Börsen-Zeitung: Politische Pharisäer, Kommentar zur Diskussion über Banker-Boni von Bernd Wittkowski
Geschrieben am 28-09-2010 |
Frankfurt (ots) - Die politische Diskussion über "Millionenboni
für Staatsbanker" ist an Heuchelei kaum zu überbieten. Kämen die
Debattenbeiträge auf Stammtischniveau von der Opposition oder
irgendwelchen Hinterbänklern, müsste man sich ja nicht wundern. Doch
als Pharisäer tun sich keine Geringeren hervor als beispielsweise ein
finanzpolitischer Fraktionssprecher, ein Parteigeneralsekretär oder
ein Landesgruppenchef aus dem Regierungslager.
Mitarbeiter der am staatlichen Milliardentropf hängenden
Zombiebank Hypo Real Estate kassieren Prämien von 25 Mill. Euro. Und
in allen von der öffentlichen Hand gestützten Instituten zusammen
sollen zwei Hundertschaften Banker teils deutlich mehr als jene
500000 Euro im Jahr erhalten, die für Vorstandsmitglieder als
Gehaltslimit gelten. Na klar: Da kann dem geplagten Steuerzahler oder
dem mit 5 Euro mehr abgespeisten Hartz-IV-Empfänger schon mal das
Messer in der Tasche aufgehen. Man darf auch durchaus die Frage
stellen, ob Banker auf den oberen Ebenen gemessen an dem, was sie
leisten, nicht sowieso generell überbezahlt sind. Freilich sollte man
dabei nicht ganz aus dem Blick verlieren, dass diese Bezahlung etwas
mit Angebot und Nachfrage zu tun hat. Das nennt man Marktwirtschaft.
Die künstliche Aufregung in Berlin aber ist wohlfeiler Populismus.
Der Gesetzgeber hat zu Zeiten der großen Koalition die
Vorstandsbezüge in gestützten Banken gedeckelt, aber eben nicht die
Gehälter auf Ebenen darunter oder von stark umworbenen Spezialisten.

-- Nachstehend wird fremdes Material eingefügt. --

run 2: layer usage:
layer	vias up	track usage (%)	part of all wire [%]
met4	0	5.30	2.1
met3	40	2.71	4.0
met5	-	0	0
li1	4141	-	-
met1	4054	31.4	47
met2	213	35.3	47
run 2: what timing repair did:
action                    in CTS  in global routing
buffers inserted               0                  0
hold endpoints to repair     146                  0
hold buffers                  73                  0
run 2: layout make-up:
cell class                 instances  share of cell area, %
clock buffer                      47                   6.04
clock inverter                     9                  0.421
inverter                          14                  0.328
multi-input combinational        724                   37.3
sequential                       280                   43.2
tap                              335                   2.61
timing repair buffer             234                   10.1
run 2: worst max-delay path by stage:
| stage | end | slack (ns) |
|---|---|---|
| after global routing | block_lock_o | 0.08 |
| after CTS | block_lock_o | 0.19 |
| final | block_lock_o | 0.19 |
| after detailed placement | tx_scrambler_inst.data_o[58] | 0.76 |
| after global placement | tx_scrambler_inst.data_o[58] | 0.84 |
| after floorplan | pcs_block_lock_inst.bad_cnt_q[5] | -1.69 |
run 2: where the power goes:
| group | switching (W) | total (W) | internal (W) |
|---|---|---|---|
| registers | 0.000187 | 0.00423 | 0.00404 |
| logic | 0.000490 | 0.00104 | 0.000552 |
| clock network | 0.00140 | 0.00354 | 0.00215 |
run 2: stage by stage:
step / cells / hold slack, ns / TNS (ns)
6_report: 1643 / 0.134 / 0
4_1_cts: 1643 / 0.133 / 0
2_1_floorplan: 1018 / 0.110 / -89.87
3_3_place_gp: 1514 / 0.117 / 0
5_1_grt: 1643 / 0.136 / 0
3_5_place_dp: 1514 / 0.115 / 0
### src/hdl/stack_cpu_pkg.sv
package stack_cpu_pkg;

	typedef logic [15:0] word_t;
	typedef logic [2:0] reg_idx_t;

	//////////////////////////////////////////////////////////////////////
	// instruction fields
	//////////////////////////////////////////////////////////////////////

	// bits 15..12
	typedef enum logic [3:0] {
		OP_STACK     = 4'd0,
		OP_ALU       = 4'd1,
		OP_BR_ALWAYS = 4'd2,
		OP_BR_C      = 4'd3,
		OP_BR_NC     = 4'd4,
		OP_BR_Z      = 4'd5,
		OP_BR_NZ     = 4'd6,
		OP_BR_V      = 4'd7,
		OP_BR_NV     = 4'd8,
		OP_BR_S      = 4'd9,
		OP_BR_NS     = 4'd10,
		OP_CALL      = 4'd11,
		OP_RET       = 4'd12
	} opcode_t;

	// bits 11..10 of an alu instruction
	typedef enum logic [1:0] {
		ALU_ADD = 2'd0,
		ALU_NEG = 2'd1,
		ALU_OR  = 2'd2,
		ALU_NOT = 2'd3
	} alu_fn_t;

	//////////////////////////////////////////////////////////////////////
	// sizes and reset values
	//////////////////////////////////////////////////////////////////////

	localparam int NUM_REGS = 8;
	localparam int IMEM_WORDS = 256;
	localparam int DMEM_WORDS = 256;
	localparam int IMEM_AW = $clog2(IMEM_WORDS);
	localparam int DMEM_AW = $clog2(DMEM_WORDS);

	localparam word_t PC_RESET = 16'h0000;
	// byte address, stack grows down from here
	localparam word_t SP_RESET = 16'h01F8;
	localparam word_t PC_STEP = 16'd2;

endpackage

### src/hdl/instr_memory.sv
module instr_memory (
	input logic clk,
	input logic load_valid,
	input logic load_ready,
	input logic [stack_cpu_pkg::IMEM_AW-1:0] load_addr,
	input stack_cpu_pkg::word_t load_data,
	input stack_cpu_pkg::word_t fetch_addr,
	output stack_cpu_pkg::word_t instr
);
	import stack_cpu_pkg::*;

	word_t mem [IMEM_WORDS];

	// load_addr is already a word index
	always_ff @(posedge clk)
	begin
		if (load_valid && load_ready)
		begin
			mem[load_addr] <= load_data;
		end
	end

	// fetch side is a byte address
	assign instr = mem[fetch_addr[IMEM_AW:1]];

endmodule

### config.mk
export PLATFORM = sky130hd
export DESIGN_NAME = instr_memory
export DESIGN_NICKNAME = d
export VERILOG_FILES = /design/src/hdl/stack_cpu_pkg.sv /design/src/hdl/instr_memory.sv
export SDC_FILE = /design/constraint.sdc
export NUM_CORES = 2
export LEC_CHECK = 0
export ABC_CLOCK_PERIOD_IN_PS = 6050
export BUFFER_PORTS_ARGS = -buffer_cell sky130_fd_sc_hd__clkbuf_2
export CAP_MARGIN = 20
export CORE_MARGIN = 2
export CORE_UTILIZATION = 40
export CTS_BUF_LIST = sky130_fd_sc_hd__clkbuf_4 sky130_fd_sc_hd__clkbuf_8 sky130_fd_sc_hd__clkbuf_16
export DETAILED_ROUTE_END_ITERATION = 8
export PLACE_DENSITY = 0.64
export SYNTH_ARGS = -nofsm -noshare
export SYNTH_HDL_FRONTEND = slang
export SYNTH_SLANG_ARGS = --single-unit
### constraint.sdc
create_clock -name clk -period 6.05 [get_ports clk]
set_input_delay 0.3025 -clock clk [delete_from_list [all_inputs] [get_ports clk]]
set_output_delay 0.3025 -clock clk [all_outputs]
set_load 0.05 [all_outputs]
After elaboration in Yosys (flattened, before gate mapping)
Memory sizes are Yosys's and may differ from the RTL's.
Cells that the tools add are included.
{"block": "totals", "register_bits": 0, "mem_bits_rw": 4096, "input_bits": 43, "output_inout_bits": 16, "wordCells": 4, "n_memories": 1}
{"name": "mem", "depth": 256, "word_bits": 16, "rd": 1, "rd_clocked_by_memory_dff": 0, "wr": 1, "line": "instr_memory.sv:12", "rtl": "word_t mem [IMEM_WORDS];"}
{"block": "op_classes", "muxes": 2, "reduce_logical": 1}
{"operator": "two-way mux 1 bit", "n": 2}
{"operator": "logical AND 1 bit", "n": 1}

Logic depth before layout (Yosys ltp)
{"block": "depth", "word_depth": 3, "mapped_depth": 12, "depth_no_buf": 7}

Least setup slack after synthesis
No wires, ideal clock.
{"block": "synth_path", "path_type": "input to output", "startpoint": "in fetch_addr[1]", "endpoint": "out instr[7]", "t_arrival_ns": 3.463, "required_ns": 5.747, "setup_slack_ns": 2.285, "cell_stages": 12, "path_buffers": 6, "cell_sequence": "buf_4 -> buf_6 -> buf_12 -> buf_12 -> buf_12 -> buf_12 -> mux2i_1 -> o221ai_1 -> nand2_1 -> a221oi_1 -> nand4_1 -> nor4_1"}
{"block": "synth_via", "elab_chain_cells": 1}
{"element": "start, declared", "line": "instr_memory.sv:7", "rtl": "input stack_cpu_pkg::word_t fetch_addr,"}
{"element": "memory read (256 x 16 bit)"}
{"element": "end, declared", "line": "instr_memory.sv:8", "rtl": "output stack_cpu_pkg::word_t instr"}
No other way between the ends.

Worst setup path after layout
{"block": "layout_path", "startpoint": "in fetch_addr[3]", "endpoint": "out instr[13]"}
Same word-level chain as after synthesis.

==> metrics <==
slowest CP cell nor4_1; sw power 12.55 mW; Internal 46.66 mW; CP Buf/Inv Count 5; Max VDD drop 0.2411 mV; syn_area_per_cell 21.51 µm²; Hold EP mem[242][15]$_DFFE_PP_; full die area 399900 µm²; core area 392800 µm²; die width 632.3 µm; Seq/Total Area, Yosys 0.7788; number of synthesized flops with an enable pin 4096; setup TNS 0 ns; Via Count 78830; Max-cap violations 0; final worst path period share 0.8078; Antenna Violating Nets Remaining 0; pwr/cell area 328.7 nW/µm²; prevailing post-synth register cell edfxtp_1; WS Path Type in2out; Root Driver clkbuf_16; GPL Wtd Cong 0.8649; Seq cells post-synth 4096; CTS Buffer Depth 4; fin. max-slew vios 0; critical path's largest stage delay 0.80 ns; Logic pwr share 0.051; Post-Place Cell Area 166600 µm²; commonest non-fill, non-tap cells in the layout edfxtp_1, mux4_2, mux2i_1; largest net degree at the start of global routing 169; clock sink count 4096; vias in the first global route 77930; max FFs per register 4096; length of the first detailed-routing pass in iterations 6; Worst Hold Depth 4; IO Port Bufs 50; RSZ-0062 raised after global routing no; worst-path fanout max 32; Die Ht 632.3 µm; first-pass GRT wire length 573500 µm; YS warnings 0; Final Setup Violations 0; CTS tree yes; Hold Path Origin load_addr[4]; post-route minimum period 4.887 ns; CTS Buf Count 402; final WL 404500 µm; H-tree depth 5; Worst Setup End Kind primary output; layout cells sized above 1 0.2454; Via density 5.882; routed len/inst 30.19 µm; cell area after layout 180100 µm²; Distinct cells, synth 47; setup bufs post-CTS 0; Flop pwr share 0.528; leakage power 56.99 nW; Synth Instances 7342; Clk pin slew, worst setup/hold paths 0.06 ns; worst slew pin tran 1.272 ns; 1st-iter DRT viols 10410; Slew headroom 0.1520; Hold Crit Class in2reg; initial antenna violation count 42; clock share of power 0.421; DR DRC count 0; critical path arrival 4.58 ns; most common cell after layout, fill and taps aside edfxtp_1; Cell Count, Final, Fillers Out 13400; final-report hold violation count 0; post_cts resized 0; fmax 204.6 MHz; status finished, final reports clean; Initial Util 0.4020; GRT overflow 0; critical-path cell list buf_8 -> nand2b_4 -> buf_12 -> buf_4 -> o221ai_1 -> o22ai_1 -> a22o_1 -> a21oi_1 -> nand4_1 -> nor4_1 -> buf_4 -> buf_12; Req. time, crit path 5.75 ns; fraction of registers with async set/reset 0; crit-path leading delay family simple AND/OR/NAND/NOR gates; Post-Synthesis Net Count 7385; crit start category primary input; Top Registers mem x4096; GRT Overall Usage 0.1987; synthesized area 157900 µm²; DP Wirelength 239500 µm; Std-Cell Rows 230; Biggest register mem; placed insts 12620; number of I/O pins 59; Sw Share 0.2120; P&R area growth vs syn 14.06%; Final Net Count 7877
[layer usage]
metal | up-vias | track usage | share of wire | routed length (µm)
met5 | - | 0 | 0.00033 | 133
met2 | 3943 | 0.3181 | 0.48 | 192600
met1 | 41940 | 0.2726 | 0.39 | 158600
met4 | 20 | 0.07938 | 0.043 | 17340
met3 | 721 | 0.03282 | 0.088 | 35750
li1 | 32210 | - | - | -
[synthesized netlist by cell type, types with 76 or more instances]
library cell,instances,area (µm²)
nor2_1,303,1137
o221ai_1,270,2365
o22ai_1,167,1045
o21ai_0,76,380.4
buf_6,76,855.8
a21oi_1,139,695.7
a22oi_1,91,683.2
buf_2,98,490.5
mux4_2,781,17590
mux2i_1,621,6216
nor3_1,94,470.5
clkbuf_1,193,724.4
edfxtp_1,4096,123000
[cells by family after synthesis]
logic type	share of synthesized area
simple gates	0.01562
flops	0.7788
mux	0.1512
compound gates	0.03689
buf+inv	0.01743
[power by group through the flow]
| stage | clock network (mW) | logic, mW | registers [mW] |
|---|---|---|---|
| after floorplan | 0 | 1.60 | 31.9 |
| after global placement | 0 | 2.94 | 31.9 |
| after detailed placement | 0 | 2.99 | 31.9 |
| after CTS | 25.3 | 3.01 | 31.3 |
| after global routing | 26.3 | 3.16 | 31.2 |
| final | 24.9 | 3.02 | 31.3 |
[how the worst max path moves through the flow]
stage	from	endpoint	slack, ns	depth (start not counted)
after floorplan	fetch_addr[1]	instr[7]	2.28	12
after global placement	fetch_addr[1]	instr[10]	1.06	12
after detailed placement	fetch_addr[1]	instr[10]	1.05	12
after CTS	fetch_addr[1]	instr[10]	1.04	12
after global routing	fetch_addr[1]	instr[13]	1.05	12
final	fetch_addr[3]	instr[13]	1.16	12
[through the flow]
step / power, mW / setup WS (ns) / util / hold WS, ns
6_report: 59.22 / 1.163 / 0.4586 / 0.1604
5_1_grt: 60.74 / 1.054 / 0.4585 / 0.1338
4_1_cts: 59.55 / 1.037 / 0.4580 / 0.1537
3_5_place_dp: 34.86 / 1.046 / 0.4240 / 0.7911
3_3_place_gp: 34.80 / 1.060 / 0.4237 / 0.7634
2_1_floorplan: 33.46 / 2.285 / - / 0.4014
[repair_timing]
item                                     CTS  global route
endpoints found under the setup margin     0             0
hold endpoints to repair                1137             0
hold buffers                              16             0
[layout make-up]
| cell class | count | area [µm²] |
|---|---|---|
| fill | 32210 | 212700 |
| clock inverter | 258 | 2482 |
| antenna | 11 | 27.53 |
| sequential | 4096 | 123000 |
| timing repair buffer | 537 | 4986 |
| inverter | 5 | 28.78 |
| clock buffer | 482 | 10730 |
| tap | 5220 | 6531 |
| multi-input combinational | 2792 | 32340 |
No activity file was read; power rests on OpenSTA's default activity.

Dass solche Leute bisweilen weit mehr verdienen als Vorstände schon
in der Vorkrisenzeit, war bekannt. Dennoch hat das Parlament auf eine
weitergehende Regelung verzichtet. Zudem: Die Finanzaufsicht verfügt
seit 2009 über das Instrumentarium, gegen Banken vorzugehen, deren
Vergütungssysteme nicht "angemessen" erscheinen - ein Gummiparagraph,
der sich über das Kreditwesengesetz bis zur Abberufung von
Geschäftsleitern dehnen ließe. Die BaFin hat davon, soweit bekannt,
noch keinen Gebrauch gemacht. Boni für Staatsbanker sind offenbar
nicht per se verwerflich - mitunter wohl sogar notwendig, zumal man
auf hoch bezahlte Spezialisten gerade dann angewiesen sein dürfte,
wenn eine Bank von Grund auf restrukturiert werden muss.
Die politischen Pharisäer mögen das Publikum bitte mit weiteren
Vorschlägen etwa zu zusätzlichen gesetzlichen Gehaltsgrenzen oder gar
rückwirkenden Eingriffen in geltende Arbeitsverträge verschonen.